# Using Python and SQL with Microsoft SQL Server

In this notebook we illustrate how to connect to MS SQL Server via Python in order to convert SQL SELECT queires into pandas data frames.

## Introduction

This demo is based on https://github.com/garyfeng/DataScientistsNotebook. We use `docker-compose` to create a docker cluster with 
- mssql: Microsoft SQL Server v2017 running on linux
- jupyter data science notebook server, as a docker

To install:
- Make sure you have `Docker` and `git` installed on your computer
- In a terminal, `cd` to the folder where you wish to have this project setup, do `git clone https://github.com/garyfeng/DataScientistsNotebook.git`
- Go to the downloaded folder, and edit the `.env` file to change the directories to your setup.
- Go back to the terminal, do `docker-compose build` and make sure it succeeds

To test:
- then do `docker-compose up` and make sure all the logs are ok, no errors.
- open your browser to hppts://localhost:8888 and login using the Jupyter password set up in the `.env` file
- you should see the `work` folder.
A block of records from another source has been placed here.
**config.mk**
```make
export PLATFORM = sky130hd
export DESIGN_NAME = cache_cpu_requester
export DESIGN_NICKNAME = d
export VERILOG_FILES = /design/src/rtl/cache_pkg.sv /design/src/rtl/cache_req_fifo.sv /design/src/rtl/cache_cpu_requester.sv
export SDC_FILE = /design/constraint.sdc
export NUM_CORES = 1
export LEC_CHECK = 0
export CORE_ASPECT_RATIO = 1.75
export CORE_MARGIN = 2
export CORE_UTILIZATION = 32
export DETAILED_ROUTE_END_ITERATION = 6
export SETUP_SLACK_MARGIN = 0.4
export SYNTH_ARGS = -nofsm -noshare
export SYNTH_HDL_FRONTEND = slang
export SYNTH_HIERARCHICAL = 1
export SYNTH_SLANG_ARGS = --single-unit
```
**constraint.sdc**
```tcl
create_clock -name clk -period 8.82 [get_ports clk]
set_input_delay 0.882 -clock clk [delete_from_list [all_inputs] [get_ports clk]]
set_output_delay 0.882 -clock clk [all_outputs]
set_load 0.05 [all_outputs]
```
**src/rtl/cache_pkg.sv**
```systemverilog
// cache_pkg: shared widths, requester FSM states and the miss-read fill pattern
package cache_pkg;
  localparam int CACHE_ADDR_W = 7;
  localparam int CACHE_DATA_W = 32;
  localparam logic [31:0] MISS_PATTERN = 32'hDEADBEEF;
  typedef enum logic [1:0] {IDLE, ISSUE, CAPTURE, RESP} state_t;
endpackage

```
**src/rtl/cache_req_fifo.sv**
```systemverilog
// cache_req_fifo: sync FIFO (push/din in, pop/dout head, full/empty/count status), depth power of two
module cache_req_fifo #(
  parameter int W = 40,
  parameter int D = 4
) (
  input  logic                 clk,
  input  logic                 rst,
  input  logic                 push,
  input  logic                 pop,
  input  logic [W-1:0]         din,
  output logic [W-1:0]         dout,
  output logic                 full,
  output logic                 empty,
  output logic [$clog2(D):0]   count
);
  localparam int AW = $clog2(D);
  logic [W-1:0] mem [D];
  logic [AW-1:0] wp, rp;
  logic push_ok, pop_ok;
  assign full = count == (AW+1)'(D);
  assign empty = count == '0;
  assign dout = mem[rp];
  assign push_ok = push && !full;
  assign pop_ok = pop && !empty;
  always_ff @(posedge clk)
    if (push_ok) mem[wp] <= din;
  always_ff @(posedge clk) begin
    if (rst) begin
      wp <= '0;
      rp <= '0;
      count <= '0;
    end else begin
      if (push_ok) wp <= wp + 1'b1;
      if (pop_ok) rp <= rp + 1'b1;
      count <= count + (AW+1)'(push_ok) - (AW+1)'(pop_ok);
    end
  end
endmodule

```
**src/rtl/cache_cpu_requester.sv**
```systemverilog
// cache_cpu_requester: cmd_* FIFO in, one cpu_* cache transaction per command, rsp_* handshake out with timeout
module cache_cpu_requester
  import cache_pkg::*;
#(
  parameter int ADDR_W = CACHE_ADDR_W,
  parameter int DATA_W = CACHE_DATA_W,
  parameter int FIFO_DEPTH = 4,
  parameter int TIMEOUT = 15
) (
  input  logic              clk,
  input  logic              rst,
  input  logic              cmd_valid,
  output logic              cmd_ready,
  input  logic              cmd_rw,
  input  logic [ADDR_W-1:0] cmd_addr,
  input  logic [DATA_W-1:0] cmd_wdata,
  output logic [ADDR_W-1:0] cpu_addr,
  output logic [DATA_W-1:0] cpu_din,
  output logic              cpu_rw,
  output logic              cpu_valid,
  input  logic [DATA_W-1:0] cpu_dout,
  input  logic              cache_ready,
  output logic              rsp_valid,
  input  logic              rsp_ready,
  output logic              rsp_rw,
  output logic [DATA_W-1:0] rsp_data,
  output logic              rsp_timeout,
  output logic              busy,
  output logic [7:0]        issued_count
);
  localparam int W = 1 + ADDR_W + DATA_W;
  localparam int TW = $clog2(TIMEOUT + 1);
  state_t state;
  logic [TW-1:0] timer;
  logic [W-1:0] head;
  logic full, empty, pop;
  logic [$clog2(FIFO_DEPTH):0] fifo_count;
  assign cmd_ready = !full;
  assign pop = state == IDLE && !empty;
  assign busy = |fifo_count || state != IDLE;
  cache_req_fifo #(.W(W), .D(FIFO_DEPTH)) u_fifo (
    .clk(clk),
    .rst(rst),
    .push(cmd_valid && cmd_ready),
    .pop(pop),
    .din({cmd_rw, cmd_addr, cmd_wdata}),
    .dout(head),
    .full(full),
    .empty(empty),
    .count(fifo_count)
  );
  always_ff @(posedge clk) begin
    if (rst) begin
      state <= IDLE;
      timer <= '0;
      cpu_addr <= '0;
      cpu_din <= '0;
      cpu_rw <= 1'b0;
      cpu_valid <= 1'b0;
      rsp_valid <= 1'b0;
      rsp_rw <= 1'b0;
      rsp_data <= '0;
      rsp_timeout <= 1'b0;
      issued_count <= '0;
    end else begin
      case (state)
        IDLE: if (pop) begin
          {cpu_rw, cpu_addr, cpu_din} <= head;
          cpu_valid <= 1'b1;
          timer <= '0;
          state <= ISSUE;
        end
        ISSUE: if (cache_ready) begin
          cpu_valid <= 1'b0;
          issued_count <= issued_count + 8'd1;
          state <= CAPTURE;
        end else if (timer == TW'(TIMEOUT - 1)) begin
          cpu_valid <= 1'b0;
          rsp_rw <= cpu_rw;
          rsp_data <= '0;
          rsp_timeout <= 1'b1;
          rsp_valid <= 1'b1;
          state <= RESP;
        end else begin
          timer <= timer + 1'b1;
        end
        CAPTURE: begin
          rsp_data <= cpu_rw ? '0 : cpu_dout;
          rsp_rw <= cpu_rw;
          rsp_timeout <= 1'b0;
          rsp_valid <= 1'b1;
          state <= RESP;
        end
        default: if (rsp_ready) begin
          rsp_valid <= 1'b0;
          state <= IDLE;
        end
      endcase
    end
  end
endmodule

```
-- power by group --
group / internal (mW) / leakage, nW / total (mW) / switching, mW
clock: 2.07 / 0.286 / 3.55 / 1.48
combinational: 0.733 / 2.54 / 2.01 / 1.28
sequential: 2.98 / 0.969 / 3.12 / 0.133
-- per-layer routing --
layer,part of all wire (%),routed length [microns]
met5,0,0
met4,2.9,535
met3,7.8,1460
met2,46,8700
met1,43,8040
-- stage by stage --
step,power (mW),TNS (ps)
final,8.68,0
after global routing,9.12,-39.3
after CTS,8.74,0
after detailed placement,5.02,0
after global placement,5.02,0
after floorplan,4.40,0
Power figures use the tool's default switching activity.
--- src/rtl/pipe_hazard_ctrl_pkg.sv ---
`default_nettype none
// +-----------------------------------------------------------------------+
// | pipe_hazard_ctrl_pkg                                                  |
// | Shared encodings for the pipeline hazard controller.                  |
// | Rev 1.0                                                               |
// +-----------------------------------------------------------------------+
package pipe_hazard_ctrl_pkg;

    localparam int REG_ADDR_W = 5;

    localparam logic [REG_ADDR_W-1:0] X0_ADDR = '0;

    localparam logic [1:0] FWD_RF  = 2'b00;
    localparam logic [1:0] FWD_MEM = 2'b01;
    localparam logic [1:0] FWD_WB  = 2'b10;

    typedef enum logic [0:0] {
        ST_RUN     = 1'b0,
        ST_MC_WAIT = 1'b1
    } state_t;

endpackage
`default_nettype wire

--- src/rtl/pipe_hazard_ctrl_fwd_unit.sv ---
`default_nettype none
// +-----------------------------------------------------------------------+
// | fwd_unit                                                              |
// | Combinational EX operand source select for one ALU operand.           |
// | Rev 1.0                                                               |
// +-----------------------------------------------------------------------+
module fwd_unit
    import pipe_hazard_ctrl_pkg::*;
(
    input  logic [REG_ADDR_W-1:0] i_ex_rs,
    input  logic [REG_ADDR_W-1:0] i_mem_rd_addr,
    input  logic                  i_mem_reg_we,
    input  logic [REG_ADDR_W-1:0] i_wb_rd_addr,
    input  logic                  i_wb_reg_we,
    output logic [1:0]            o_fwd_sel
);

    // The younger producer (ALU_MEM) holds the newest value, so it wins.
    always_comb begin
        o_fwd_sel = FWD_RF;
        if (i_ex_rs != X0_ADDR) begin
            if (i_mem_reg_we && (i_mem_rd_addr == i_ex_rs)) begin
                o_fwd_sel = FWD_MEM;
            end else if (i_wb_reg_we && (i_wb_rd_addr == i_ex_rs)) begin
                o_fwd_sel = FWD_WB;
            end
        end
    end

endmodule
`default_nettype wire

--- src/rtl/pipe_hazard_ctrl.sv ---
`default_nettype none
// +-----------------------------------------------------------------------+
// | pipe_hazard_ctrl                                                      |
// | Stall/flush/bubble sequencing, operand forwarding and hazard counters.|
// | Rev 1.0                                                               |
// +-----------------------------------------------------------------------+
module pipe_hazard_ctrl
    import pipe_hazard_ctrl_pkg::*;
#(
    parameter int MC_CYCLES = 32,
    parameter int CNT_W     = 32
) (
    input  logic                  clk,
    input  logic                  rst,
    input  logic [REG_ADDR_W-1:0] id_rs1_addr,
    input  logic [REG_ADDR_W-1:0] id_rs2_addr,
    input  logic                  id_rs1_used,
    input  logic                  id_rs2_used,
    input  logic [REG_ADDR_W-1:0] ex_rd_addr,
    input  logic                  ex_reg_we,
    input  logic                  ex_is_load,
    input  logic                  ex_multicycle,
    input  logic                  ex_branch_taken,
    input  logic [REG_ADDR_W-1:0] mem_rd_addr,
    input  logic                  mem_reg_we,
    input  logic [REG_ADDR_W-1:0] wb_rd_addr,
    input  logic                  wb_reg_we,
    output logic                  pc_stall,
    output logic                  ifid_stall,
    output logic                  idex_stall,
    output logic                  ifid_flush,
    output logic                  idex_bubble,
    output logic                  exmem_bubble,
    output logic [1:0]            fwd_a_sel,
    output logic [1:0]            fwd_b_sel,
    output logic                  mc_busy,
    output logic [CNT_W-1:0]      stall_cnt,
    output logic [CNT_W-1:0]      flush_cnt
);

    localparam int MC_CNT_W  = (MC_CYCLES > 1) ? $clog2(MC_CYCLES) : 1;
    localparam int MC_INIT   = (MC_CYCLES > 1) ? (MC_CYCLES - 2) : 0;
    localparam bit MC_STALLS = (MC_CYCLES > 1);

    state_t                r_state;
    state_t                w_next_state;
    logic [MC_CNT_W-1:0]   r_mc_cnt;
    logic [MC_CNT_W-1:0]   w_mc_cnt_next;
    logic [REG_ADDR_W-1:0] r_ex_rs1;
    logic [REG_ADDR_W-1:0] r_ex_rs2;
    logic [CNT_W-1:0]      r_stall_cnt;
    logic [CNT_W-1:0]      r_flush_cnt;
    logic                  w_load_use;

    assign w_load_use = ex_is_load && ex_reg_we && (ex_rd_addr != X0_ADDR) &&
                        ((id_rs1_used && (id_rs1_addr == ex_rd_addr)) ||
                         (id_rs2_used && (id_rs2_addr == ex_rd_addr)));

    always_ff @(posedge clk or posedge rst) begin
        if (rst) begin
            r_state  <= ST_RUN;
            r_mc_cnt <= '0;
        end else begin
            r_state  <= w_next_state;
            r_mc_cnt <= w_mc_cnt_next;
        end
    end

    always_comb begin
        w_next_state  = r_state;
        w_mc_cnt_next = r_mc_cnt;
        pc_stall      = 1'b0;
        ifid_stall    = 1'b0;
        idex_stall    = 1'b0;
        ifid_flush    = 1'b0;
        idex_bubble   = 1'b0;
        exmem_bubble  = 1'b0;
        mc_busy       = 1'b0;
        if (rst) begin
            // Keep NOPs flowing into every stage while the core is held.
            ifid_flush   = 1'b1;
            idex_bubble  = 1'b1;
            exmem_bubble = 1'b1;
        end else begin
            case (r_state)
                ST_RUN: begin
                    if (ex_branch_taken) begin
                        ifid_flush  = 1'b1;
                        idex_bubble = 1'b1;
                    end else if (ex_multicycle && MC_STALLS) begin
                        pc_stall      = 1'b1;
                        ifid_stall    = 1'b1;
                        idex_stall    = 1'b1;
                        exmem_bubble  = 1'b1;
                        w_mc_cnt_next = MC_CNT_W'(MC_INIT);
                        w_next_state  = ST_MC_WAIT;
                    end else if (w_load_use) begin
                        pc_stall    = 1'b1;
                        ifid_stall  = 1'b1;
                        idex_bubble = 1'b1;
                    end
                end
                ST_MC_WAIT: begin
                    // Final cycle of the op: no stall, so the result advances.
                    if (r_mc_cnt != '0) begin
                        pc_stall      = 1'b1;
                        ifid_stall    = 1'b1;
                        idex_stall    = 1'b1;
                        exmem_bubble  = 1'b1;
                        mc_busy       = 1'b1;
                        w_mc_cnt_next = r_mc_cnt - 1'b1;
                    end else begin
                        w_next_state = ST_RUN;
                    end
                end
                default: begin
                    w_next_state = ST_RUN;
                end
            endcase
        end
    end

    // Shadow of the EX-stage sources tracks what the DEC_ALU register captures.
    always_ff @(posedge clk or posedge rst) begin
        if (rst) begin
            r_ex_rs1 <= '0;
            r_ex_rs2 <= '0;
        end else if (idex_bubble) begin
            r_ex_rs1 <= '0;
            r_ex_rs2 <= '0;
        end else if (!idex_stall) begin
            r_ex_rs1 <= id_rs1_used ? id_rs1_addr : X0_ADDR;
            r_ex_rs2 <= id_rs2_used ? id_rs2_addr : X0_ADDR;
        end
    end

    always_ff @(posedge clk or posedge rst) begin
        if (rst) begin
            r_stall_cnt <= '0;
            r_flush_cnt <= '0;
        end else begin
            if (pc_stall && (r_stall_cnt != {CNT_W{1'b1}})) begin
                r_stall_cnt <= r_stall_cnt + CNT_W'(1);
            end
            if (ifid_flush && (r_flush_cnt != {CNT_W{1'b1}})) begin
                r_flush_cnt <= r_flush_cnt + CNT_W'(1);
            end
        end
    end

    assign stall_cnt = r_stall_cnt;
    assign flush_cnt = r_flush_cnt;

    fwd_unit u_fwd_a (
        .i_ex_rs       (r_ex_rs1),
        .i_mem_rd_addr (mem_rd_addr),
        .i_mem_reg_we  (mem_reg_we),
        .i_wb_rd_addr  (wb_rd_addr),
        .i_wb_reg_we   (wb_reg_we),
        .o_fwd_sel     (fwd_a_sel)
    );

    fwd_unit u_fwd_b (
        .i_ex_rs       (r_ex_rs2),
        .i_mem_rd_addr (mem_rd_addr),
        .i_mem_reg_we  (mem_reg_we),
        .i_wb_rd_addr  (wb_rd_addr),
        .i_wb_reg_we   (wb_reg_we),
        .o_fwd_sel     (fwd_b_sel)
    );

endmodule
`default_nettype wire

--- config.mk ---
export PLATFORM = sky130hd
export DESIGN_NAME = pipe_hazard_ctrl
export DESIGN_NICKNAME = d
export VERILOG_FILES = /design/src/rtl/pipe_hazard_ctrl_pkg.sv /design/src/rtl/pipe_hazard_ctrl_fwd_unit.sv /design/src/rtl/pipe_hazard_ctrl.sv
export SDC_FILE = /design/constraint.sdc
export NUM_CORES = 1
export LEC_CHECK = 0
export ABC_CLOCK_PERIOD_IN_PS = 3970
export CORE_ASPECT_RATIO = 0.75
export CORE_MARGIN = 8
export CORE_UTILIZATION = 30
export CTS_CLUSTER_SIZE = 25
export DETAILED_ROUTE_END_ITERATION = 10
export PLACE_DENSITY_LB_ADDON = 0.08
export SLEW_MARGIN = 40
export SYNTH_ARGS = -nofsm -noshare
export SYNTH_HDL_FRONTEND = slang
export SYNTH_SLANG_ARGS = --single-unit
--- constraint.sdc ---
create_clock -name clk -period 3.97 [get_ports clk]
set_input_delay 0.794 -clock clk [delete_from_list [all_inputs] [get_ports clk]]
set_output_delay 0.794 -clock clk [all_outputs]
set_load 0.05 [all_outputs]
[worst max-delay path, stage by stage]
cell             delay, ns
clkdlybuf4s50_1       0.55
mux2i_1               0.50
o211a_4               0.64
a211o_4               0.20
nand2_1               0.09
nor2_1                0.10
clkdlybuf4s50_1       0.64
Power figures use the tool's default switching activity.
$ cat src/rtl/input_matrix_seq.sv
// -----------------------------------------------------------------------------
// input_matrix_seq
//
// Gathers up to four homogeneous vertices into a packed 4x4 matrix of
// Q10 fixed-point elements (1.0 = 21'h000400) and hands the matrix downstream.
// Each vertex becomes one column {X,Y,Z,W}. Column c occupies
// mtx_data[335-84c -: 84], with X in the top 21 bits of the column.
// Columns that receive no vertex are padded with {0,0,0,1.0}.
//
// Two states:
//   FILL  : accept vertices (count 0..3); a 4th vertex or a flush issues.
//   ISSUE : matrix presented and held stable until mtx_ready.
//
// Optional feature (macro PERSP_W_EN):
//   defined   : vtx_w port exists and is stored as W of each filled column.
//   undefined : no vtx_w port; W of filled columns is 1.0 (21'h000400).
//
// Ports
//   clk        in   system clock, rising edge
//   rst_n      in   asynchronous active-low reset
//   vtx_valid  in   upstream vertex present
//   vtx_ready  out  vertex accepted this cycle (registered)
//   vtx_x/y/z  in   21-bit signed Q10 coordinates
//   vtx_w      in   21-bit signed Q10 W (PERSP_W_EN builds only)
//   flush      in   issue a partial batch
//   mtx_valid  out  matrix available (registered)
//   mtx_ready  in   downstream consumes matrix
//   mtx_data   out  336-bit packed matrix (registered)
//   mtx_cols   out  number of real vertices in mtx_data (1..4)
//   busy       out  high in ISSUE or while vertices are buffered
// -----------------------------------------------------------------------------
module input_matrix_seq (
  input  logic               clk,
  input  logic               rst_n,
  input  logic               vtx_valid,
  output logic               vtx_ready,
  input  logic signed [20:0] vtx_x,
  input  logic signed [20:0] vtx_y,
  input  logic signed [20:0] vtx_z,
`ifdef PERSP_W_EN
  input  logic signed [20:0] vtx_w,
`endif
  input  logic               flush,
  output logic               mtx_valid,
  input  logic               mtx_ready,
  output logic [335:0]       mtx_data,
  output logic [2:0]         mtx_cols,
  output logic               busy
);

  localparam logic [20:0] ONE_Q10 = 21'h000400;
  localparam logic [83:0] PAD_COL = {63'd0, ONE_Q10};

  typedef enum logic {FILL, ISSUE} state_t;

  state_t      state_q, state_d;
  logic [1:0]  count_q, count_d;
  logic [83:0] cols_q [4];
  logic [83:0] cols_d [4];
  logic [2:0]  mtx_cols_q, mtx_cols_d;
  logic        vtx_ready_q, vtx_ready_d;
  logic        mtx_valid_q, mtx_valid_d;
  logic        busy_q, busy_d;

  logic [20:0] w_in;
  logic [83:0] new_col;
  logic        xfer;

`ifdef PERSP_W_EN
  assign w_in = vtx_w;
`else
  assign w_in = ONE_Q10;
`endif

  assign new_col = {vtx_x, vtx_y, vtx_z, w_in};

  // Handshake qualifiers use the registered ready so nothing on vtx_*
  // reaches mtx_* without passing through a flop.
  assign xfer = (state_q == FILL) && vtx_valid && vtx_ready_q;

  // NOTE: every signal written here gets a default first, otherwise a path
  // that skips the assignment would infer a latch.
  always_comb begin
    state_d    = state_q;
    count_d    = count_q;
    mtx_cols_d = mtx_cols_q;
    for (int i = 0; i < 4; i++) cols_d[i] = cols_q[i];

    unique case (state_q)
      FILL: begin
        if (xfer) begin
          cols_d[count_q] = new_col;
          if (count_q == 2'd3 || flush) begin
            state_d    = ISSUE;
            mtx_cols_d = {1'b0, count_q} + 3'd1;
            count_d    = 2'd0;
          end else begin
            count_d = count_q + 2'd1;
          end
        end else if (flush && count_q != 2'd0) begin
          state_d    = ISSUE;
          mtx_cols_d = {1'b0, count_q};
          count_d    = 2'd0;
        end
      end
      ISSUE: begin
        // Leaving ISSUE re-pads every column so the next batch starts clean;
        // ready rises only after this edge, so no same-cycle pass-through.
        if (mtx_ready) begin
          state_d    = FILL;
          count_d    = 2'd0;
          mtx_cols_d = 3'd0;
          for (int i = 0; i < 4; i++) cols_d[i] = PAD_COL;
        end
      end
      default: state_d = FILL;
    endcase

    vtx_ready_d = (state_d == FILL);
    mtx_valid_d = (state_d == ISSUE);
    busy_d      = (state_d == ISSUE) || (count_d != 2'd0);
  end

  // NOTE: sequential state is assigned with non-blocking (<=) only, so every
  // flop samples the values from before this edge.
  // NOTE: the column registers are reset too, because the padded matrix must
  // already be visible on mtx_data while rst_n is low.
  always_ff @(posedge clk or negedge rst_n) begin
    if (!rst_n) begin
      state_q     <= FILL;
      count_q     <= 2'd0;
      mtx_cols_q  <= 3'd0;
      vtx_ready_q <= 1'b0;
      mtx_valid_q <= 1'b0;
      busy_q      <= 1'b0;
      for (int i = 0; i < 4; i++) cols_q[i] <= PAD_COL;
    end else begin
      state_q     <= state_d;
      count_q     <= count_d;
      mtx_cols_q  <= mtx_cols_d;
      vtx_ready_q <= vtx_ready_d;
      mtx_valid_q <= mtx_valid_d;
      busy_q      <= busy_d;
      for (int i = 0; i < 4; i++) cols_q[i] <= cols_d[i];
    end
  end

  assign vtx_ready = vtx_ready_q;
  assign mtx_valid = mtx_valid_q;
  assign mtx_cols  = mtx_cols_q;
  assign busy      = busy_q;
  assign mtx_data  = {cols_q[0], cols_q[1], cols_q[2], cols_q[3]};

endmodule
Click in, and open new notebooks, etc. Note that the MS SQL connection may fail, because you need the IP address of the SQL Server (that is not "localhost"). See below.
- go back to the terminal, do `docker-compose down` to shut down things

To run:
- in the terminal, do `docker-compose up -d` to avoid the verbose logs
- launch the browser the same way you did in test
- you need to find out the IP address for MS SQL Server. In terminal, type `ipconfig` for Windows users or `ifconfig` for mac and linux machines. You will have to look for something like `192.168.56.1` in the printout. On Windows this is typically associated with `VirtualBox`; on macs or linux machines this is typically associated with some words about "virtual" but not easy to find. It doesn't hurt to try them all - one of them is for sure to work.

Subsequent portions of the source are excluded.